• Work request: Extract every record, keeping each one exactly as it is.
(Data)
--- src/rtl/branch_resolve_bht.sv ---
// branch_resolve_bht
//   Resolves branch conditions from the execute stage, registers the outcome
//   and misprediction flag, and trains a direct-mapped table of 2-bit
//   saturating counters that the fetch stage reads for prediction.
//   Saturating statistics count resolved branches and mispredictions.
//
// Ports:
//   clk, rst        clock; synchronous active-high reset
//   lookup_pc       fetch PC to predict      -> pred_taken (combinational)
//   res_valid       resolution request this cycle
//   res_pc          PC of the resolving branch (selects BHT entry)
//   src_a, src_b    branch operands
//   branch_op       condition select (0..10 defined, 11..15 never taken)
//   res_pred        prediction originally used for this branch
//   flush           kills this cycle's resolution
//   out_valid, out_taken, out_mispredict   registered resolution result
//   br_cnt, mis_cnt saturating statistics counters
module branch_resolve_bht #(
  parameter int WIDTH     = 32,
  parameter int BHT_DEPTH = 16,
  parameter int IDX_LSB   = 2,
  parameter int CNT_W     = 16
) (
  input  logic             clk,
  input  logic             rst,
  input  logic [WIDTH-1:0] lookup_pc,
  output logic             pred_taken,
  input  logic             res_valid,
  input  logic [WIDTH-1:0] res_pc,
  input  logic [WIDTH-1:0] src_a,
  input  logic [WIDTH-1:0] src_b,
  input  logic [3:0]       branch_op,
  input  logic             res_pred,
  input  logic             flush,
  output logic             out_valid,
  output logic             out_taken,
  output logic             out_mispredict,
  output logic [CNT_W-1:0] br_cnt,
  output logic [CNT_W-1:0] mis_cnt
);

  localparam int IDX_W = $clog2(BHT_DEPTH);

  logic [1:0]       bht [BHT_DEPTH];
  logic [IDX_W-1:0] lookupIdx;
  logic [IDX_W-1:0] resIdx;
  logic             cond;
  logic             accept;
  logic             aNeg;
  logic             aZero;

  // PC bits outside the index field are intentionally ignored (aliasing).
  logic unusedPcBits;
  assign unusedPcBits = ^{lookup_pc, res_pc};

  assign lookupIdx = lookup_pc[IDX_LSB +: IDX_W];
  assign resIdx    = res_pc[IDX_LSB +: IDX_W];

  // Reads the pre-edge table contents, so a same-cycle update to the same
  // entry only becomes visible after the clock edge.
  assign pred_taken = bht[lookupIdx][1];

  assign accept = res_valid && !flush;

  // Zero tests are done on the sign bit / reduction so no unsized literal
  // can turn the comparison unsigned.
  assign aNeg  = src_a[WIDTH-1];
  assign aZero = ~|src_a;

  always_comb begin
    cond = 1'b0;
    unique case (branch_op)
      4'd0:    cond = (src_a == src_b);
      4'd1:    cond = (src_a != src_b);
      4'd2:    cond = !aNeg && !aZero;
      4'd3:    cond = aNeg || aZero;
      4'd4:    cond = !aNeg;
      4'd5:    cond = aNeg;
      4'd6:    cond = ($signed(src_a) <  $signed(src_b));
      4'd7:    cond = ($signed(src_a) >= $signed(src_b));
      4'd8:    cond = (src_a <  src_b);
      4'd9:    cond = (src_a >= src_b);
      4'd10:   cond = 1'b1;
      default: cond = 1'b0;
    endcase
  end

  always_ff @(posedge clk) begin
    if (rst) begin
      for (int unsigned i = 0; i < BHT_DEPTH; i++) begin
        bht[i] <= 2'b01;
      end
      out_valid      <= 1'b0;
      out_taken      <= 1'b0;
      out_mispredict <= 1'b0;
      br_cnt         <= '0;
      mis_cnt        <= '0;
    end else if (accept) begin
      out_valid      <= 1'b1;
      out_taken      <= cond;
      out_mispredict <= cond ^ res_pred;
      if (cond && bht[resIdx] != 2'b11) begin
        bht[resIdx] <= bht[resIdx] + 2'b01;
      end else if (!cond && bht[resIdx] != 2'b00) begin
        bht[resIdx] <= bht[resIdx] - 2'b01;
      end
      if (br_cnt != '1) begin
        br_cnt <= br_cnt + 1'b1;
      end
      if ((cond ^ res_pred) && mis_cnt != '1) begin
        mis_cnt <= mis_cnt + 1'b1;
      end
    end else begin
      out_valid      <= 1'b0;
      out_taken      <= 1'b0;
      out_mispredict <= 1'b0;
    end
  end

endmodule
(End Data)
• Finished task:
--- src/rtl/branch_resolve_bht.sv ---
// branch_resolve_bht
//   Resolves branch conditions from the execute stage, registers the outcome
//   and misprediction flag, and trains a direct-mapped table of 2-bit
//   saturating counters that the fetch stage reads for prediction.
//   Saturating statistics count resolved branches and mispredictions.
//
// Ports:
//   clk, rst        clock; synchronous active-high reset
//   lookup_pc       fetch PC to predict      -> pred_taken (combinational)
//   res_valid       resolution request this cycle
//   res_pc          PC of the resolving branch (selects BHT entry)
//   src_a, src_b    branch operands
//   branch_op       condition select (0..10 defined, 11..15 never taken)
//   res_pred        prediction originally used for this branch
//   flush           kills this cycle's resolution
//   out_valid, out_taken, out_mispredict   registered resolution result
//   br_cnt, mis_cnt saturating statistics counters
module branch_resolve_bht #(
  parameter int WIDTH     = 32,
  parameter int BHT_DEPTH = 16,
  parameter int IDX_LSB   = 2,
  parameter int CNT_W     = 16
) (
  input  logic             clk,
  input  logic             rst,
  input  logic [WIDTH-1:0] lookup_pc,
  output logic             pred_taken,
  input  logic             res_valid,
  input  logic [WIDTH-1:0] res_pc,
  input  logic [WIDTH-1:0] src_a,
  input  logic [WIDTH-1:0] src_b,
  input  logic [3:0]       branch_op,
  input  logic             res_pred,
  input  logic             flush,
  output logic             out_valid,
  output logic             out_taken,
  output logic             out_mispredict,
  output logic [CNT_W-1:0] br_cnt,
  output logic [CNT_W-1:0] mis_cnt
);

  localparam int IDX_W = $clog2(BHT_DEPTH);

  logic [1:0]       bht [BHT_DEPTH];
  logic [IDX_W-1:0] lookupIdx;
  logic [IDX_W-1:0] resIdx;
  logic             cond;
  logic             accept;
  logic             aNeg;
  logic             aZero;

  // PC bits outside the index field are intentionally ignored (aliasing).
  logic unusedPcBits;
  assign unusedPcBits = ^{lookup_pc, res_pc};

  assign lookupIdx = lookup_pc[IDX_LSB +: IDX_W];
  assign resIdx    = res_pc[IDX_LSB +: IDX_W];

  // Reads the pre-edge table contents, so a same-cycle update to the same
  // entry only becomes visible after the clock edge.
  assign pred_taken = bht[lookupIdx][1];

  assign accept = res_valid && !flush;

  // Zero tests are done on the sign bit / reduction so no unsized literal
  // can turn the comparison unsigned.
  assign aNeg  = src_a[WIDTH-1];
  assign aZero = ~|src_a;

  always_comb begin
    cond = 1'b0;
    unique case (branch_op)
      4'd0:    cond = (src_a == src_b);
      4'd1:    cond = (src_a != src_b);
      4'd2:    cond = !aNeg && !aZero;
      4'd3:    cond = aNeg || aZero;
      4'd4:    cond = !aNeg;
      4'd5:    cond = aNeg;
      4'd6:    cond = ($signed(src_a) <  $signed(src_b));
      4'd7:    cond = ($signed(src_a) >= $signed(src_b));
      4'd8:    cond = (src_a <  src_b);
      4'd9:    cond = (src_a >= src_b);
      4'd10:   cond = 1'b1;
      default: cond = 1'b0;
    endcase
  end

  always_ff @(posedge clk) begin
    if (rst) begin
      for (int unsigned i = 0; i < BHT_DEPTH; i++) begin
        bht[i] <= 2'b01;
      end
      out_valid      <= 1'b0;
      out_taken      <= 1'b0;
      out_mispredict <= 1'b0;
      br_cnt         <= '0;
      mis_cnt        <= '0;
    end else if (accept) begin
      out_valid      <= 1'b1;
      out_taken      <= cond;
      out_mispredict <= cond ^ res_pred;
      if (cond && bht[resIdx] != 2'b11) begin
        bht[resIdx] <= bht[resIdx] + 2'b01;
      end else if (!cond && bht[resIdx] != 2'b00) begin
        bht[resIdx] <= bht[resIdx] - 2'b01;
      end
      if (br_cnt != '1) begin
        br_cnt <= br_cnt + 1'b1;
      end
      if ((cond ^ res_pred) && mis_cnt != '1) begin
        mis_cnt <= mis_cnt + 1'b1;
      end
    end else begin
      out_valid      <= 1'b0;
      out_taken      <= 1'b0;
      out_mispredict <= 1'b0;
    end
  end

endmodule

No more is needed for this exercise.